PERRC: Protease Engineering with Reactant Residence Time Control

Abstract

Proteases with engineered specificity hold great potential for targeted therapeutics, protein circuit construction, and biotechnology applications. However, many proteases exhibit broad substrate specificity, limiting their use in such applications. Engineering protease specificity remains challenging because evolving a protease to recognize a new substrate, without counterselecting against its native substrate, often results in high residual activity on the original substrate. To address this, we developed Protease Engineering with Reactant Residence Time Control (PERRC), a platform that exploits the correlation between endoplasmic reticulum (ER) retention sequence strength and ER residence time. PERRC allows precise control over the stringency of protease evolution by adjusting counterselection to selection substrate ratios. Using PERRC, we evolved an orthogonal tobacco etch virus protease variant, TEVESNp, that selectively cleaves a substrate (ENLYFES) that differs by only one amino acid from its parent sequence (ENLYFQS). TEVESNp exhibits a remarkable 65-fold preference for the evolved substrate, marking the first example of an engineered orthogonal protease driven by such a slight difference in substrate recognition. Furthermore, TEVESNp functions as a competent protease for constructing orthogonal protein circuits in bacteria, and molecular dynamics simulations analysis reveals subtle yet functionally significant active site rearrangements. PERRC is a modular dual-substrate display system that facilitates precise engineering of protease specificity.
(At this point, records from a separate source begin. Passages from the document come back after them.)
File: config.mk
export PLATFORM = sky130hd
export DESIGN_NAME = gs_progress_counter
export DESIGN_NICKNAME = d
export VERILOG_FILES = /design/src/gs_pkg.sv /design/src/gs_progress_counter.sv
export SDC_FILE = /design/constraint.sdc
export NUM_CORES = 1
export LEC_CHECK = 0
export BUFFER_PORTS_ARGS = -buffer_cell sky130_fd_sc_hd__buf_2
export CELL_PAD_IN_SITES_DETAIL_PLACEMENT = 0
export CELL_PAD_IN_SITES_GLOBAL_PLACEMENT = 1
export CORE_MARGIN = 4
export CORE_UTILIZATION = 34
export DETAILED_ROUTE_END_ITERATION = 8
export PLACE_DENSITY = 0.82
export SYNTH_ARGS = -nofsm -noshare
export SYNTH_HDL_FRONTEND = slang
export SYNTH_SLANG_ARGS = --single-unit
File: constraint.sdc
create_clock -name clk_i -period 2.5 [get_ports clk_i]
set_clock_uncertainty 0.15 [all_clocks]
set_input_delay 0.5 -clock clk_i [delete_from_list [all_inputs] [get_ports clk_i]]
set_output_delay 0.5 -clock clk_i [all_outputs]
set_load 0.02 [all_outputs]
File: src/gs_pkg.sv
/*
  shared widths, request address map and encodings of the gather-scatter tile
  imported by every design module and by the testbench
*/
package gs_pkg;

  localparam int data_width_lp = 32;
  localparam int req_addr_width_lp = 10;
  localparam int dmem_els_lp = 256;
  localparam int dmem_addr_width_lp = 8;
  localparam int len_width_lp = 9;
  localparam int src_width_lp = 4;
  localparam int wakeup_addr_width_lp = 10;
  localparam int id_els_lp = 8;
  localparam int id_width_lp = 3;

  // request word addresses
  localparam logic [req_addr_width_lp-1:0] run_addr_lp = 10'h000;
  localparam logic [req_addr_width_lp-1:0] len_addr_lp = 10'h001;
  localparam logic [req_addr_width_lp-1:0] stride_addr_lp = 10'h002;
  localparam logic [req_addr_width_lp-1:0] base_addr_lp = 10'h003;
  // data memory window is 0x100 to 0x1ff
  localparam logic [req_addr_width_lp-1:0] dmem_base_lp = 10'h100;

  localparam logic [data_width_lp-1:0] invalid_data_lp = 32'hDEADBEEF;

  // run fsm states
  localparam logic [1:0] st_idle_lp = 2'd0;
  localparam logic [1:0] st_gather_lp = 2'd1;
  localparam logic [1:0] st_scatter_lp = 2'd2;
  localparam logic [1:0] st_wakeup_lp = 2'd3;

  typedef enum logic [1:0] {
    op_load = 2'd0,
    op_store = 2'd1,
    op_wakeup = 2'd2
  } gs_op_e;

  // request data, seen as a plain word or as a run command
  typedef union packed {
    logic [data_width_lp-1:0] raw;
    struct packed {
      logic scatter_not_gather;
      logic [data_width_lp-wakeup_addr_width_lp-2:0] rsvd;
      logic [wakeup_addr_width_lp-1:0] wakeup_addr;
    } run;
  } gs_word_u;

endpackage

File: src/gs_progress_counter.sv
/*
  element index counter of a run, counting up from zero
  last_o flags the final element of the configured length
*/
`timescale 1ns/1ns

module gs_progress_counter import gs_pkg::*; (
  input  logic                    clk_i,
  input  logic                    reset_i,
  input  logic                    clear_i,
  input  logic                    up_i,
  input  logic [len_width_lp-1:0] len_i,
  output logic [len_width_lp-1:0] count_o,
  output logic                    last_o
);

  logic [len_width_lp-1:0] count_r;

  // clear together with up starts at one
  always_ff @(posedge clk_i) begin
    if (reset_i) begin
      count_r <= '0;
    end else if (clear_i) begin
      count_r <= len_width_lp'(up_i);
    end else if (up_i) begin
      count_r <= count_r + len_width_lp'(1);
    end
  end

  assign count_o = count_r;
  assign last_o = (count_r == len_i - len_width_lp'(1));

endmodule

After elaboration in Yosys (flattened, before gate mapping)
Index checks and enable logic that the tools add are counted.

Add/sub/neg operators: 2. Equality and inequality tests: 1. Muxes and demuxes: 2. Reduce and logical (&&, ||, !) cells: 2.

Operator list (count): $add 9x1->9 const B (1); $eq 9x9->1 (1); $sub 9x1->9 const B (1); $mux 1 (2); $reduce_bool 2->1 (1); $reduce_or 2->1 (1).

Register bits after elaboration: 9. Input bits: 13. Output and inout port bits: 10. Logic and storage cells: 9.

Longest topological paths before layout
Depth after elaboration: 3. Mapped depth: 7. Gate-level depth less buffers: 7.

Least setup slack after synthesis
No wires, ideal clock.

Kind: reg-to-output. From: register count_r[7], in the netlist count_o[7]. To: output last_o. Arrival time: 1.716 ns. Data required time: 1.850 ns. Slack: 0.134 ns. Cell stages (with the launch flop): 6. Buffers on the path: 0. Path through: dfxtp_1 -> xnor2_1 -> or4b_1 -> a21boi_1 -> nor2_1 -> a221oi_2.

Word-level cells in the longest chain between the ends: 1.

Ends and longest elaborated chain: start: declaration (line gs_progress_counter.sv:17) `logic [len_width_lp-1:0] count_r;`; start signal: assignment (line gs_progress_counter.sv:24) `count_r <= len_width_lp'(up_i);`; start signal: assignment (line gs_progress_counter.sv:26) `count_r <= count_r + len_width_lp'(1);`; $eq 9x9->1 (line gs_progress_counter.sv:31) `assign last_o = (count_r == len_i - len_width_lp'(1));`; end: declaration (line gs_progress_counter.sv:14) `output logic last_o`.

No other way between the ends.

Final worst setup path
From: input len_i[7]. To: output last_o.

Word-level cells in the longest chain between the ends: 2.

Ends and longest elaborated chain: start: declaration (line gs_progress_counter.sv:12) `input logic [len_width_lp-1:0] len_i,`; $sub 9x1->9 (line gs_progress_counter.sv:31); $eq 9x9->1 (line gs_progress_counter.sv:31).

No other way between the ends.

==> impl_metrics.py <==
metrics = {
    "critical_path": {
        "critical_path_arrival_ns": 1.85,
        "worstPathMaxFanout": 3,
        "end_kind": "primary output",
        "cp-start-kind": "input pin",
        "cp.required_ns": 1.85,
        "path_class": "in -> out",
    },
    "drt": {
        "drt-met1-wl_um": 714,
        "via_per_inst": 4.752,
        "dr_wl_met2_um": 703,
        "drc": 0,
        "firstDrtPassIters": 4,
        "antenna_left": 0,
        "wl_mm": 1.537,
        "top_layer_used": "met4",
        "drtIter0Drc": 6,
        "wl_met3_um": 79,
        "avgRoutedWirePerCell_um": 11.22,
        "vias": 651,
    },
    "floorplanning": {
        "die-area_um2": 2699,
        "pin_count": 23,
        "die_w_um": 51.96,
        "start_util": 0.3684,
        "core.rowCount": 15,
        "die_h_um": 51.96,
        "core_um2": 1783,
    },
    "global_route": {
        "grt_usage": 0.1204,
        "grt_max_degree": 10,
        "antenna_found_initial": 0,
        "overflow": 0,
        "grt_pass1_vias": 643,
        "grt_pass1_wl_mm": 2.456,
    },
    "finish": {
        "layout_commonest_cell": "buf_2",
        "largest_reg_flops": 9,
        "nets": 128,
        "areaGrowthSynthToFinish_pct": 34.48,
        "final_cell_mix": "buf_2, nor2_1, xnor2_1, xor2_1, dfxtp_1",
        "drive_gt1_frac": 0.3304,
        "fillCellCount": 187,
        "finalNonFillerCells": 137,
        "diodes": 0,
    },
    "sta": {
        "rsz0062_at_grt": "true",
        "min_period_over_period": 0.9983,
        "period_needed_ns": 2.496,
        "tns_ns": 0,
        "setup_viol": 0,
        "finalHoldViolations": 0,
        "maxSlewViolCount": 0,
        "max_slew.worst_pin.slew_ns": 0.2972,
        "max_freq_mhz": 400.7,
        "slew_headroom": 0.8002,
    },
    "power": {
        "powerDensity_nw_per_um2": 370.3,
        "p_leak_uw": 0.0003761,
        "finalPower_uw": 327.1,
        "ir_drop_uv": 198.1,
    },
    "clocking": {
        "cts_made_buffers": 3,
        "cts_setup_buffers": 0,
        "ctsHoldBuffers": 0,
        "root_buffer": "clkbuf_4",
        "clk_pin_slew_worst_paths_ns": 0.06,
        "worst_skew_pair.late_latency_ns": 0.27,
        "cts.path.max_buffers": 2,
        "cts_htree_levels": 1,
        "cts_tree": "yes",
        "clock-sinks": 9,
    },
    "synthesis": {
        "ys_seq_area_frac": 0.2743,
        "synth_edf_count": 0,
        "synth-async-reset-ratio": 0,
        "synthFlopType": "dfxtp_1",
        "synth_seq_cells": 9,
        "yosysWarnings": 0,
        "syn_nets": 97,
        "synth_cell_types": 25,
        "netlist_area_um2": 656.9,
        "postSynthCellCount": 82,
        "avgSynthCellArea_um2": 8.011,
    },
    "status": {
        "status": "finished, final reports clean",
    },
    "place": {
        "dp_hpwl_mm": 1.199,
        "placed_cells": 133,
        "gp_congestion": 0.7570,
        "port_buffers": 22,
    },
    "min_path": {
        "hold_class": "in -> reg",
    },
    "job": {
        "max_cap_violations": 0,
    },
}
critical path, cell delays in order:
cell      delay (ns)
buf_2           0.12
xnor2_1         0.13
or4b_1          0.49
a21boi_2        0.14
nor2_1          0.06
a221oi_2        0.23
buf_4           0.18
synthesized netlist by cell type (2+ instances only):
cell,n,area share
nand2_1,7,0.040
clkbuf_1,2,0.011
nand3_1,3,0.023
nand4_1,4,0.038
dfxtp_1,9,0.27
xnor2_1,10,0.13
nor3_1,4,0.030
nor2_1,13,0.074
and3_1,3,0.029
inv_1,2,0.011
xor2_1,8,0.11
mux2i_1,2,0.030
nand4b_1,2,0.027
ha_1,2,0.038
cells by family (layout without fill, tap and decap cells):
group           count (synthesis)  after routing  share of synthesized area
fa+ha+maj                       2              2                    0.03809
simple gates                   43             43                     0.3410
compound gates                  4              4                    0.05333
buf+inv                         4             34                    0.02287
mux                             2              2                    0.03048
xor+xnor                       18             18                     0.2400
flops                           9              9                     0.2743
worst paths after layout:
path / startpoint / to / slack [ns] / cells after the start
hold reg to reg: count_o[7] / count_o[7] / 0.39 / 2
hold / removal: reset_i / count_o[0] / 0.24 / 2
setup / recovery: len_i[7] / last_o / 0.004 / 7
setup reg to reg: count_o[2] / count_o[7] / 1.04 / 5
routing by layer:
metal | up-vias | global-route usage
met3 | 5 | 0.02292
li1 | 345 | -
met1 | 284 | 0.1241
met5 | - | 0
met2 | 17 | 0.2176
met4 | 0 | 0.07860
timing repair:
item / 4_1_cts / 5_1_grt
setup endpoints to repair: 1 / 1
pin swaps: 0 / 1
gates resized for setup: 5 / 1
final cells by class:
class	instances	area [µm²]	area share
Inverter	2	7.507	0.008499
Timing Repair Buffer	28	163.9	0.1856
Sequential cell	9	181.4	0.2054
Multi-Input combinational cell	69	473.0	0.5354
Tap cell	25	31.28	0.03541
Clock buffer	4	26.28	0.02975
power breakdown:
| group | internal (µW) | leakage (µW) | switching, µW | total [µW] |
|---|---|---|---|---|
| registers | 145 | 0.0000733 | 3.80 | 149 |
| clock network | 61.7 | 0.0000150 | 54.9 | 117 |
| logic | 32.0 | 0.000288 | 29.5 | 61.5 |
| total | 239 | 0.000376 | 88.2 | 327 |
metrics by stage:
stage	setup WS (ns)	instance area, µm²	hold slack (ns)	util
after floorplan	0.1339	656.9	0.4224	-
after global placement	0.006630	835.8	0.3911	0.4688
after detailed placement	-0.08364	835.8	0.4015	0.4688
after CTS	-0.005993	880.8	0.2404	0.4940
after global routing	-0.07813	883.3	0.2509	0.4954
final	0.004192	883.3	0.2381	0.4954
Note: power is estimated with default switching activity, not from simulation.
[config.mk]
export PLATFORM = sky130hd
export DESIGN_NAME = gs_id_tracker
export DESIGN_NICKNAME = d
export VERILOG_FILES = /design/src/gs_pkg.sv /design/src/gs_id_tracker.sv
export SDC_FILE = /design/constraint.sdc
export NUM_CORES = 1
export LEC_CHECK = 0
export ABC_AREA = 0
export BUFFER_PORTS_ARGS = -buffer_cell sky130_fd_sc_hd__buf_2
export CORE_MARGIN = 2
export CORE_UTILIZATION = 60
export CTS_BUF_LIST = sky130_fd_sc_hd__clkbuf_2
export CTS_CLUSTER_SIZE = 28
export DETAILED_ROUTE_END_ITERATION = 12
export PLACE_DENSITY = 0.82
export SETUP_SLACK_MARGIN = 0.05
export SKIP_LAST_GASP = 1
export SLEW_MARGIN = 20
export SYNTH_ARGS = -nofsm -noshare
export SYNTH_HDL_FRONTEND = slang
export SYNTH_SLANG_ARGS = --single-unit
[constraint.sdc]
create_clock -name clk_i -period 7.29 [get_ports clk_i]
set_input_delay 0.729 -clock clk_i [delete_from_list [all_inputs] [get_ports clk_i]]
set_output_delay 0.729 -clock clk_i [all_outputs]
set_load 0.05 [all_outputs]
[src/gs_pkg.sv]
/*
  shared widths, request address map and encodings of the gather-scatter tile
  imported by every design module and by the testbench
*/
package gs_pkg;

  localparam int data_width_lp = 32;
  localparam int req_addr_width_lp = 10;
  localparam int dmem_els_lp = 256;
  localparam int dmem_addr_width_lp = 8;
  localparam int len_width_lp = 9;
  localparam int src_width_lp = 4;
  localparam int wakeup_addr_width_lp = 10;
  localparam int id_els_lp = 8;
  localparam int id_width_lp = 3;

  // request word addresses
  localparam logic [req_addr_width_lp-1:0] run_addr_lp = 10'h000;
  localparam logic [req_addr_width_lp-1:0] len_addr_lp = 10'h001;
  localparam logic [req_addr_width_lp-1:0] stride_addr_lp = 10'h002;
  localparam logic [req_addr_width_lp-1:0] base_addr_lp = 10'h003;
  // data memory window is 0x100 to 0x1ff
  localparam logic [req_addr_width_lp-1:0] dmem_base_lp = 10'h100;

  localparam logic [data_width_lp-1:0] invalid_data_lp = 32'hDEADBEEF;

  // run fsm states
  localparam logic [1:0] st_idle_lp = 2'd0;
  localparam logic [1:0] st_gather_lp = 2'd1;
  localparam logic [1:0] st_scatter_lp = 2'd2;
  localparam logic [1:0] st_wakeup_lp = 2'd3;

  typedef enum logic [1:0] {
    op_load = 2'd0,
    op_store = 2'd1,
    op_wakeup = 2'd2
  } gs_op_e;

  // request data, seen as a plain word or as a run command
  typedef union packed {
    logic [data_width_lp-1:0] raw;
    struct packed {
      logic scatter_not_gather;
      logic [data_width_lp-wakeup_addr_width_lp-2:0] rsvd;
      logic [wakeup_addr_width_lp-1:0] wakeup_addr;
    } run;
  } gs_word_u;

endpackage

[src/gs_id_tracker.sv]
/*
  tag pool for outstanding gather loads
  records the destination memory index of every tag and looks it up on return
*/
`timescale 1ns/1ns

module gs_id_tracker import gs_pkg::*; (
  input  logic                          clk_i,
  input  logic                          reset_i,
  input  logic                          alloc_yumi_i,
  input  logic [dmem_addr_width_lp-1:0] alloc_dest_i,
  output logic [id_width_lp-1:0]        alloc_id_o,
  output logic                          alloc_v_o,
  output logic                          all_free_o,
  input  logic                          ret_v_i,
  input  logic [id_width_lp-1:0]        ret_id_i,
  output logic [dmem_addr_width_lp-1:0] ret_dest_o
);

  logic [id_els_lp-1:0] free_r;
  logic [id_els_lp-1:0] free_n;
  logic [id_width_lp-1:0] lowest_free;
  logic hold_r;
  logic [id_width_lp-1:0] hold_id_r;
  logic [dmem_addr_width_lp-1:0] dest_r [id_els_lp];

  // priority pick, lowest index wins
  always_comb begin
    lowest_free = '0;
    for (int i = id_els_lp - 1; i >= 0; i--) begin
      if (free_r[i]) begin
        lowest_free = id_width_lp'(i);
      end
    end
  end

  // an offered tag sticks until it is taken, so a return of a
  // lower tag cannot change a pending load
  assign alloc_id_o = hold_r ? hold_id_r : lowest_free;
  assign alloc_v_o = |free_r;
  assign all_free_o = &free_r;

  always_comb begin
    free_n = free_r;
    if (alloc_yumi_i) begin
      free_n[alloc_id_o] = 1'b0;
    end
    if (ret_v_i) begin
      free_n[ret_id_i] = 1'b1;
    end
  end

  always_ff @(posedge clk_i) begin
    if (reset_i) begin
      free_r <= '1;
      hold_r <= 1'b0;
    end else begin
      free_r <= free_n;
      hold_r <= alloc_v_o & ~alloc_yumi_i;
    end
  end

  always_ff @(posedge clk_i) begin
    if (alloc_v_o & ~hold_r) begin
      hold_id_r <= lowest_free;
    end
    if (alloc_yumi_i) begin
      dest_r[alloc_id_o] <= alloc_dest_i;
    end
  end

  assign ret_dest_o = dest_r[ret_id_i];

endmodule

==> Word-level counts from Yosys, hierarchy flattened <==
Memory sizes are Yosys's and may differ from the RTL's.
Index checks and enable logic that the tools add are counted.
{ "totals": {"regBits": 12, "latch_bits": 0, "ramBits": 64, "rom_bits": 0, "in_bits": 15, "output_inout_bits": 13, "word_cells": 36, "memories": 1} }
{ "op_classes": {"addsub": 0, "mul": 0, "n_div": 0, "n_lt_le_gt_ge": 4, "eq_ne": 0, "shift": 0, "mux": 17, "bitwise_logic": 7, "n_reduce_logical": 4} }
{ "memory_table": {"columns": ["memory", "words", "word_bits", "rd", "rd_clocked_by_memory_dff", "wr", "line", "text"], "rows": [
  ["dest_r", 8, 8, 1, 0, 1, "gs_id_tracker.sv:25", "logic [dmem_addr_width_lp-1:0] dest_r [id_els_lp];"]
]} }
{ "op_table": {"columns": ["op", "n"], "rows": [
  ["3-bit two-way mux", 9],
  ["8-bit two-way mux", 2],
  ["8-bit bitwise AND", 1],
  ["3-bit by 4-bit < comparator with 1-bit output (second input constant)", 2],
  ["8-bit inverter", 1],
  ["8-bit OR", 1],
  ["8-bit AND reduction", 1],
  ["8-bit OR reduction", 1],
  ["1-bit demux with 3-bit select", 2],
  ["3-bit by 1-bit greater-or-equal comparator with 1-bit output (second input constant)", 2],
  ["1-bit two-way mux", 4],
  ["1-bit bitwise AND", 2],
  ["1-bit logical AND", 2],
  ["1-bit inverter", 2]
]} }

==> Depth between registers and ports, before layout <==
Gate-level depths: netlist of the first run.
{ "logic_depth": {"word_depth": 18, "mapped_depth": 6, "depth_no_buf": 6} }

==> Worst setup path before layout of the first run <==
OpenSTA, ideal clock, no wires.
{ "synth_path": {"kind": "input to output", "startpoint": "input port ret_id_i[1]", "endpoint": "output port ret_dest_o[0]", "arrival_time_ps": 2093, "required_time_ps": 6561, "path_slack_ps": 4468, "path_stages": 4, "path_buffers": 2, "cell_sequence": "buf_1 -> buf_1 -> mux4_2 -> mux2_2"} }
{ "synth_via": {"elab_chain_len": 1} }
{ "synth_rtl": {"columns": ["element", "line", "text"], "rows": [
  ["from (decl)", "gs_id_tracker.sv:16", "input logic [id_width_lp-1:0] ret_id_i,"],
  ["memory read 8 x 8 bit", null, null],
  ["to (decl)", "gs_id_tracker.sv:17", "output logic [dmem_addr_width_lp-1:0] ret_dest_o"]
]} }
Every way passes these cells.

==> Final worst setup path of the first run <==
{ "layout_path": {"startpoint": "input port ret_id_i[0]", "endpoint": "output port ret_dest_o[5]"} }
Same word-level chain as after synthesis.

==> impl_metrics.py, run 1 <==
metrics = {
    "drt": {
        "wl_mm": 5.70,
        "drtIter0Drc": 203,
        "vias": 1709,
        "drc": 0,
        "vias_per_cell": 6.10,
        "first_pass_iters": 5,
        "final_antenna_net_count": 0,
        "detail_route.wl_per_cell_um": 20.3,
    },
    "grt": {
        "grt_pass1_vias": 1683,
        "grt_overflow": 0,
        "grt_max_degree": 22,
        "track_usage": 0.227,
        "antenna_found_initial": 0,
        "grt_pass1_wl_mm": 8.78,
    },
    "power_and_ir_drop": {
        "vdd_drop_max_mv": 0.149,
        "pwr-share-comb": 0.110,
        "p_int_mw": 0.559,
        "power.leakage_nw": 1.20,
        "switching_power_mw": 0.191,
        "seq_power_share": 0.656,
        "clkPwrFrac": 0.235,
        "powerDensity_mw_per_mm2": 221,
        "swShare": 0.255,
        "p_total_mw": 0.749,
    },
    "synthesis": {
        "synth.distinct_cells": 35,
        "ys_warn_count": 0,
        "syn_inst": 173,
        "synth_area_leaders": "edfxtp_1 65%, mux4_2 12%, dfxtp_1 5.8%",
        "synth_seq_cells": 76,
        "synth_top_area_share": 0.650,
        "yosys_most_used_dff": "edfxtp_1",
        "syn_area_per_cell_um2": 17.9,
        "synth_edf_count": 67,
        "yosysMostFrequentCell": "edfxtp_1",
        "synthesis.area_mm2": 0.00310,
        "ys_seq_area_frac": 0.708,
        "yosysTopAreaCell": "edfxtp_1",
        "async_flop_share": 0,
        "synth_nets": 188,
        "synthTopCellsByCount": "67 x edfxtp_1, 16 x mux4_2, 10 x inv_1, 9 x dfxtp_1, 9 x mux2_2",
    },
    "critical_path": {
        "required_ns": 6.56,
        "startpoint_type": "input port",
        "critical_path.max_fanout": 20,
        "crit_end": "ret_dest_o[5]",
        "rr_startpoint": "free_r[7]",
        "crit_path_end_kind": "output pin",
        "worst-r2r-setup-slack_ns": 4.53,
        "reg2regPathDepth": 5,
        "critical_path_class": "in2out",
        "r2r_end": "dest_r[7][3]",
        "crit_start": "ret_id_i[0]",
        "arrival_ns": 2.27,
    },
    "timing": {
        "setup_slack_ns": 4.29,
        "max-slew-margin-rel": 0.322,
        "post-route-period-util": 0.411,
        "setup_viol": 0,
        "worstMarginPinSlew_ns": 1.01,
        "tns_ns": 0,
        "slew_viol_final": 0,
        "rsz0062_at_grt": "false",
        "min_period_ns": 3.00,
        "fmax_mhz": 334,
        "finalHoldViolCount": 0,
        "finalHoldWorstSlack_ns": 0.476,
        "finClkSkew_ns": 0.0233,
    },
    "final_layout": {
        "antennaDiodeCount": 0,
        "stdcell_area_mm2": 0.00339,
        "fillers": 355,
        "fin_nets": 220,
        "layoutNonFillerInstCount": 280,
        "drive_above_1_share": 0.371,
        "finish.utilization": 0.673,
        "syn2layout_area_growth_pct": 9.58,
    },
    "run_status": {
        "status": "complete, no violations",
    },
    "placement": {
        "gp_congestion": 0.869,
        "place_hpwl_mm": 3.65,
        "place_ws_ns": 4.24,
        "dp.cells": 264,
        "place_area_mm2": 0.00332,
        "io_buffers": 27,
    },
    "clocking": {
        "cts_sinks": 76,
        "cts_made_buffers": 9,
        "clockBufferDepth": 2,
        "worstSkewPairLatency_ns": 0.48,
        "cts_tree": "yes",
        "clk_pin_slew_worst_paths_ns": 0.18,
        "htree_num_levels": 3,
        "post_cts_buffers": 0,
        "cts_resized": 0,
        "cts_hold_buf": 0,
        "cts-root-buf": "clkbuf_2",
    },
    "die": {
        "ios": 28,
        "die_h_um": 75.8,
        "die-area_mm2": 0.00575,
        "coreArea_mm2": 0.00504,
        "start_util": 0.614,
        "die_w_um": 75.8,
        "fp-row-count": 26,
    },
    "min_path": {
        "min_path_cells": 2,
        "hp-class": "in2reg",
    },
    "run": {
        "maxCapViolations": 0,
    },
}
layer usage:
layer / GRT usage / part of all wire / vias to the layer above
li1: - / - / 762
met1: 0.315 / 0.42 / 855
met2: 0.344 / 0.49 / 87
met3: 0.0714 / 0.077 / 5
met4: 0.0819 / 0.0086 / 0
met5: 0 / 0 / -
Keywords: high-throughput screening; protease engineering; synthetic biology; tobacco etch virus (TEV) protease; yeast surface display.

Figure 1.

Dual integration enables orthogonal substrate display. (A) In the previous version of YESS CS and SS substrates were within one polypeptide. (B) The new configuration allows us to independently display two or more substrates orthogonally. (C) Schematic of PERRC yeast display system which enables control over CS to SS ratios. (D) Flow cytometry histogram plots of the four-stain dual substrate display cassette.

Figure 2.

Establishing substrate residence time control in the ER. (A) WEHDEL-Stop cassette where the CS is paired with a strong ERS (WEHDEL), and the SS substrate is paired with no ERS (STOP). (B) Stop-Stop cassette where the CS and SS substrate are both paired with no ERS (STOP). (C) Time course at low temperature (20°C) with dual substrate strains. Flow cytometry bar graph showing the HA mean fluorescence of (A) in light pink and (B) in dark pink. (D) Time course at low temperature (20°C) with dual substrate strains. Flow cytometry bar graph showing the c-Myc mean fluorescence of (A) in light blue and (B) in dark blue. Reactions were run in triplicate. Statistical significance between populations was determined by multiple unpaired t-tests. *p ≤0.05, **p ≤0.01, ***p ≤0.001, ****p ≤0.0001.

Figure 3.

Resident time control in the ER empowers protease engineering under stringent kinetic competition. (A) Stop-Stop cassette where the CS, SS, and TEVEp are all paired with no ERS (STOP). (B) WEHDEL-Stop cassette where the CS is paired with a strong ERS (WEHDEL) and the SS and TEVEp are paired with no ERS (STOP). (C) Flow cytometry bar graph showing HA mean fluorescence (in pink) and c-Myc mean fluorescence (in blue) for both Stop-Stop and WEHDEL-Stop cassettes. Reactions were run in triplicate. Statistical significance between populations was determined by multiple unpaired t-tests. *p ≤0.05, **p ≤0.01, ***p ≤0.001, ****p ≤0.0001.

Figure 4.

Molecular dynamics simulations of the TEVEp and TEVESNp systems. (A) MELD-competitive simulations of TEVESNp with either a flexible or a rigid protocol for the enzyme. The plots track the population of the bound peptide at each replica, highlighting the clear preference for the ENLYFESG peptide in the TEVESNp enzyme if protein flexibility is taken into account. In the MELD-competitive simulations, multiple binding and unbinding events are expected, with both peptides unbound at the highest replicas. (B) Structural analysis of the centroids of the top clusters from MELD-Bracket simulations. Substrates are shown in magenta, and the enzymes are shown in blue. Important residues in the binding site are represented in stick models.

Figure 5.

TEVESNp exhibits strong orthogonality in a post-translationally controlled protein circuit. (A) Schematic of GFP degradation through protease cleavage. The blue rectangle is a substrate sequence (ENLYFQ or ENLYFE). The pink square is a N-terminal Y-degron (YLFVQ). The yellow Pac-Mac is the protease (TEVp, TEVEp, or TEVESNp). (B) Orthogonality matrix showing fluorescence fold reduction in cell cultures co-expressing TEVp, TEVEp, or TEVESNp with GFP reporters containing either the ENLYFQ or ENLYFE recognition sequence.